Dates to which data relate The model parameters were collected from studies published between 1985 and 1999. The costs appeared to be related to 1997, 1998 and 2000. The price years may have been 1998 for most of the costs, and 2000 for the costs of the vaccine for the children.
Source of effectiveness data The effectiveness data were obtained from a review of completed studies.
Modelling A dynamic model, using an iterative process, was used to model both the effectiveness and costs of each of the strategies for HAV immunisation under study. A 30-year study period (from 1998 until 2029) was studied. This was divided into 3 cycles of 10 years. The costs and effectiveness were modelled for individuals up to a maximum of 44 years. The population at risk was recalculated every year considering that those infected individuals would gain permanent immunity. The model took account of age cohort sizes, demographic changes and migratory movements.
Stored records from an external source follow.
File: src/rtl/asb_sync.sv
module asb_sync #(
    parameter int STAGES = 2
) (
    input  logic clk,
    input  logic rst_n,
    input  logic d,
    output logic q
);
    logic [STAGES-1:0] sh;

    always_ff @(posedge clk or negedge rst_n) begin
        if (!rst_n) sh <= '0;
        else        sh <= {sh[STAGES-2:0], d};
    end

    assign q = sh[STAGES-1];
endmodule

File: src/rtl/asb_decode.sv
module asb_decode
    import asb_pkg::*;
#(
    parameter int ADDR_W = 18,
    parameter int WIN_W  = 13,
    parameter int NREGS  = 8,
    localparam int IDX_W = $clog2(NREGS)
) (
    input  logic [ADDR_W-1:0] addr,
    input  logic [1:0]        cyc,
    output logic              hit,
    output logic [IDX_W-1:0]  idx,
    output logic              is_write,
    output logic              is_byte,
    output logic              is_pause,
    output logic              lane_hi
);
    logic in_window;
    logic in_bank;

    always_comb begin
        in_window = &addr[ADDR_W-1:WIN_W];
        in_bank   = (addr[WIN_W-1:IDX_W+1] == '0);
        hit       = in_window && in_bank;
        idx       = addr[IDX_W:1];
        lane_hi   = addr[0];
        is_write  = (cyc == CYC_WR) || (cyc == CYC_WRB);
        is_byte   = (cyc == CYC_WRB);
        is_pause  = (cyc == CYC_RDP);
    end
endmodule

File: src/rtl/asb_regbank.sv
module asb_regbank #(
    parameter int DATA_W = 16,
    parameter int NREGS  = 8,
    parameter int ID_W   = 2,
    localparam int IDX_W  = $clog2(NREGS),
    localparam int LANE_W = DATA_W / 2
) (
    input  logic              clk,
    input  logic              rst_n,
    input  logic              clr,
    input  logic              acc_en,
    input  logic [IDX_W-1:0]  idx,
    input  logic              is_write,
    input  logic              is_byte,
    input  logic              is_pause,
    input  logic              lane_hi,
    input  logic [DATA_W-1:0] wdata,
    input  logic [ID_W-1:0]   mid,
    output logic [DATA_W-1:0] rdata_q
);
    logic [DATA_W-1:0] mem [NREGS];
    logic              lk_v;
    logic [IDX_W-1:0]  lk_i;
    logic [ID_W-1:0]   lk_o;
    logic              blocked;
    logic              wr_do;
    logic [1:0]        be;

    always_comb begin
        blocked = lk_v && (idx == lk_i) && (mid != lk_o);
        wr_do   = acc_en && is_write && !blocked;
        be      = is_byte ? (lane_hi ? 2'b10 : 2'b01) : 2'b11;
    end

    always_ff @(posedge clk or negedge rst_n) begin
        if (!rst_n) begin
            for (int i = 0; i < NREGS; i++) mem[i] <= '0;
        end else if (clr) begin
            for (int i = 0; i < NREGS; i++) mem[i] <= '0;
        end else if (wr_do) begin
            if (be[0]) mem[idx][LANE_W-1:0]      <= wdata[LANE_W-1:0];
            if (be[1]) mem[idx][DATA_W-1:LANE_W] <= wdata[DATA_W-1:LANE_W];
        end
    end

    always_ff @(posedge clk or negedge rst_n) begin
        if (!rst_n) begin
            lk_v <= 1'b0;
            lk_i <= '0;
            lk_o <= '0;
        end else if (clr) begin
            lk_v <= 1'b0;
        end else if (acc_en && is_pause && (!lk_v || mid == lk_o)) begin
            lk_v <= 1'b1;
            lk_i <= idx;
            lk_o <= mid;
        end else if (wr_do && lk_v && idx == lk_i) begin
            lk_v <= 1'b0;
        end
    end

    always_ff @(posedge clk or negedge rst_n) begin
        if (!rst_n)                    rdata_q <= '0;
        else if (clr)                  rdata_q <= '0;
        else if (acc_en && !is_write)  rdata_q <= mem[idx];
    end

    AST_LOCK_BLOCKS_WRITE: assert property (@(posedge clk) disable iff (!rst_n)
        (acc_en && is_write && blocked && !clr) |=> (mem[$past(idx)] == $past(mem[idx])));

    AST_BYTE_LO_KEEPS_HI: assert property (@(posedge clk) disable iff (!rst_n)
        (acc_en && is_write && is_byte && !lane_hi && !clr)
        |=> (mem[$past(idx)][DATA_W-1:LANE_W] == $past(mem[idx][DATA_W-1:LANE_W])));

    AST_BYTE_HI_KEEPS_LO: assert property (@(posedge clk) disable iff (!rst_n)
        (acc_en && is_write && is_byte && lane_hi && !clr)
        |=> (mem[$past(idx)][LANE_W-1:0] == $past(mem[idx][LANE_W-1:0])));

    AST_INIT_UNLOCKS: assert property (@(posedge clk) disable iff (!rst_n)
        clr |=> !lk_v);
endmodule

File: src/rtl/async_bus_slave.sv
module async_bus_slave
    import asb_pkg::*;
#(
    parameter int ADDR_W = 18,
    parameter int DATA_W = 16,
    parameter int WIN_W  = 13,
    parameter int NREGS  = 8,
    parameter int ID_W   = 2,
    localparam int IDX_W = $clog2(NREGS)
) (
    input  logic              clk,
    input  logic              rst_n,
    input  logic              bus_init,
    input  logic              msync,
    input  logic [ADDR_W-1:0] addr,
    input  logic [1:0]        cyc,
    input  logic [DATA_W-1:0] wdata,
    input  logic [ID_W-1:0]   mid,
    output logic              ssync,
    output logic [DATA_W-1:0] rdata,
    output logic              rdata_oe
);
    st_e               state, nxt;
    logic              msync_s;
    logic [ADDR_W-1:0] a_q;
    logic [1:0]        c_q;
    logic [DATA_W-1:0] d_q;
    logic [ID_W-1:0]   id_q;
    logic              hit, is_write, is_byte, is_pause, lane_hi;
    logic [IDX_W-1:0]  idx;
    logic              acc_en;
    logic [DATA_W-1:0] rd_q;

    asb_sync #(.STAGES(2)) u_sync (
        .clk(clk), .rst_n(rst_n), .d(msync), .q(msync_s)
    );

    asb_decode #(.ADDR_W(ADDR_W), .WIN_W(WIN_W), .NREGS(NREGS)) u_dec (
        .addr(a_q), .cyc(c_q), .hit(hit), .idx(idx), .is_write(is_write),
        .is_byte(is_byte), .is_pause(is_pause), .lane_hi(lane_hi)
    );

    asb_regbank #(.DATA_W(DATA_W), .NREGS(NREGS), .ID_W(ID_W)) u_bank (
        .clk(clk), .rst_n(rst_n), .clr(bus_init), .acc_en(acc_en), .idx(idx),
        .is_write(is_write), .is_byte(is_byte), .is_pause(is_pause),
        .lane_hi(lane_hi), .wdata(d_q), .mid(id_q), .rdata_q(rd_q)
    );

    always_ff @(posedge clk or negedge rst_n) begin
        if (!rst_n)        state <= ST_IDLE;
        else if (bus_init) state <= ST_IDLE;
        else               state <= nxt;
    end

    always_comb begin
        nxt = state;
        unique case (state)
            ST_IDLE:   if (msync_s) nxt = ST_DECODE;
            ST_DECODE: nxt = hit ? ST_ACCESS : ST_SKIP;
            ST_ACCESS: nxt = ST_ACK;
            ST_ACK:    if (!msync_s) nxt = ST_IDLE;
            ST_SKIP:   if (!msync_s) nxt = ST_IDLE;
            default:   nxt = ST_IDLE;
        endcase
    end

    always_ff @(posedge clk or negedge rst_n) begin
        if (!rst_n) begin
            a_q  <= '0;
            c_q  <= '0;
            d_q  <= '0;
            id_q <= '0;
        end else if (state == ST_IDLE && msync_s) begin
            a_q  <= addr;
            c_q  <= cyc;
            d_q  <= wdata;
            id_q <= mid;
        end
    end

    always_comb begin
        acc_en   = (state == ST_ACCESS);
        ssync    = (state == ST_ACK);
        rdata_oe = ssync && !is_write;
        rdata    = rdata_oe ? rd_q : '0;
    end

    AST_ACK_HOLDS: assert property (@(posedge clk) disable iff (!rst_n)
        (ssync && msync_s && !bus_init) |=> ssync);

    AST_ACK_RELEASES: assert property (@(posedge clk) disable iff (!rst_n)
        (ssync && !msync_s) |=> !ssync);

    AST_ACK_AFTER_STROBE: assert property (@(posedge clk) disable iff (!rst_n)
        $rose(ssync) |-> msync_s);

    AST_MISS_SILENT: assert property (@(posedge clk) disable iff (!rst_n)
        (state == ST_DECODE && !hit) |=> !ssync);
endmodule

File: config.mk
export PLATFORM = sky130hd
export DESIGN_NAME = async_bus_slave
export DESIGN_NICKNAME = d
export VERILOG_FILES = /design/src/rtl/asb_pkg.sv /design/src/rtl/asb_sync.sv /design/src/rtl/asb_decode.sv /design/src/rtl/asb_regbank.sv /design/src/rtl/async_bus_slave.sv
export SDC_FILE = /design/constraint.sdc
export NUM_CORES = 1
export LEC_CHECK = 0
export CAP_MARGIN = 20
export CORE_AREA = 2 2 163 165
export CTS_BUF_LIST = sky130_fd_sc_hd__clkbuf_8
export CTS_CLUSTER_DIAMETER = 60
export DETAILED_ROUTE_END_ITERATION = 10
export DIE_AREA = 0 0 165 167
export SYNTH_ARGS = -nofsm -noshare
export SYNTH_HDL_FRONTEND = slang
export SYNTH_SLANG_ARGS = --single-unit
File: constraint.sdc
create_clock -name clk -period 1.9 [get_ports clk]
set_clock_uncertainty 0.05 [all_clocks]
set_input_delay 0.57 -clock clk [delete_from_list [all_inputs] [get_ports clk]]
set_output_delay 0.57 -clock clk [all_outputs]
set_load 0.05 [all_outputs]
Outcomes assessed in the review The model outcomes assessed in the review were:
the vaccine effectiveness;
the compliance rate for individuals aged under 11 years, and 11 or older;
the symptomatic disease rate for individuals under 15 years, and 15 or older;
the infection rates for individuals between 15 and 44 years; and
the incidence rates by age groups and the overall incidence rate. The age groups were less than 1 year old, between 1 and 4 years, between 5 and 14 years, between 15 and 24 years, between 25 and 44 years, between 45 and 64 years, and 65 years or older.
For the long-distance travellers, the health outcomes assessed were the immunisation rates, the number of long-distance travellers, the attack rate and the secondary infection rate.
Study designs and other criteria for inclusion in the review It does not appear that a systematic review has been conducted. No inclusion or exclusion criteria were reported.
Sources searched to identify primary studies Criteria used to ensure the validity of primary studies Methods used to judge relevance and validity, and for extracting data Number of primary studies included At least 18 published studies were included in the review.
Methods of combining primary studies It appears that the model parameters were selected from specific studies most appropriate to the model.
Investigation of differences between primary studies Results of the review The vaccine effectiveness was 99%.
The compliance rate was 80% among those younger than 11 years, and 20% for those aged 11 years or older.
The symptomatic disease rate was 10% for those younger than 15 years, and 75% for those aged 15 years or older.
The infection rate was 7% for those aged 15 years or older.
The incidence rates by age groups were as follows:
2.0% for less than 1 year old;
8.7% for those aged from 1 to 4 years;
9.4% for those aged from 5 to 14 years;
5.9% for those aged from 15 to 24 years;
5.5% for those aged from 25 to 44 years;
2.3% from those aged 45 to 64 years; and
1.2% for those aged 65 years or older.
The overall incidence rate was 4.7%.
For the long-distance travellers:
the immunisation rate was 10% (this was deemed the worst-case scenario);
5,440,000 travellers were considered at the starting point;
the attack rate was 3.6%; and
the secondary infection rate was 10%.
Methods used to derive estimates of effectiveness The authors made a key assumption.
Estimates of effectiveness and key assumptions The authors assumed that, at the beginning of the period, there was a negligibly low infection rate (0%) for those under 15 years, and an increase of 1% per year was generated in the age group 15 to 44 years.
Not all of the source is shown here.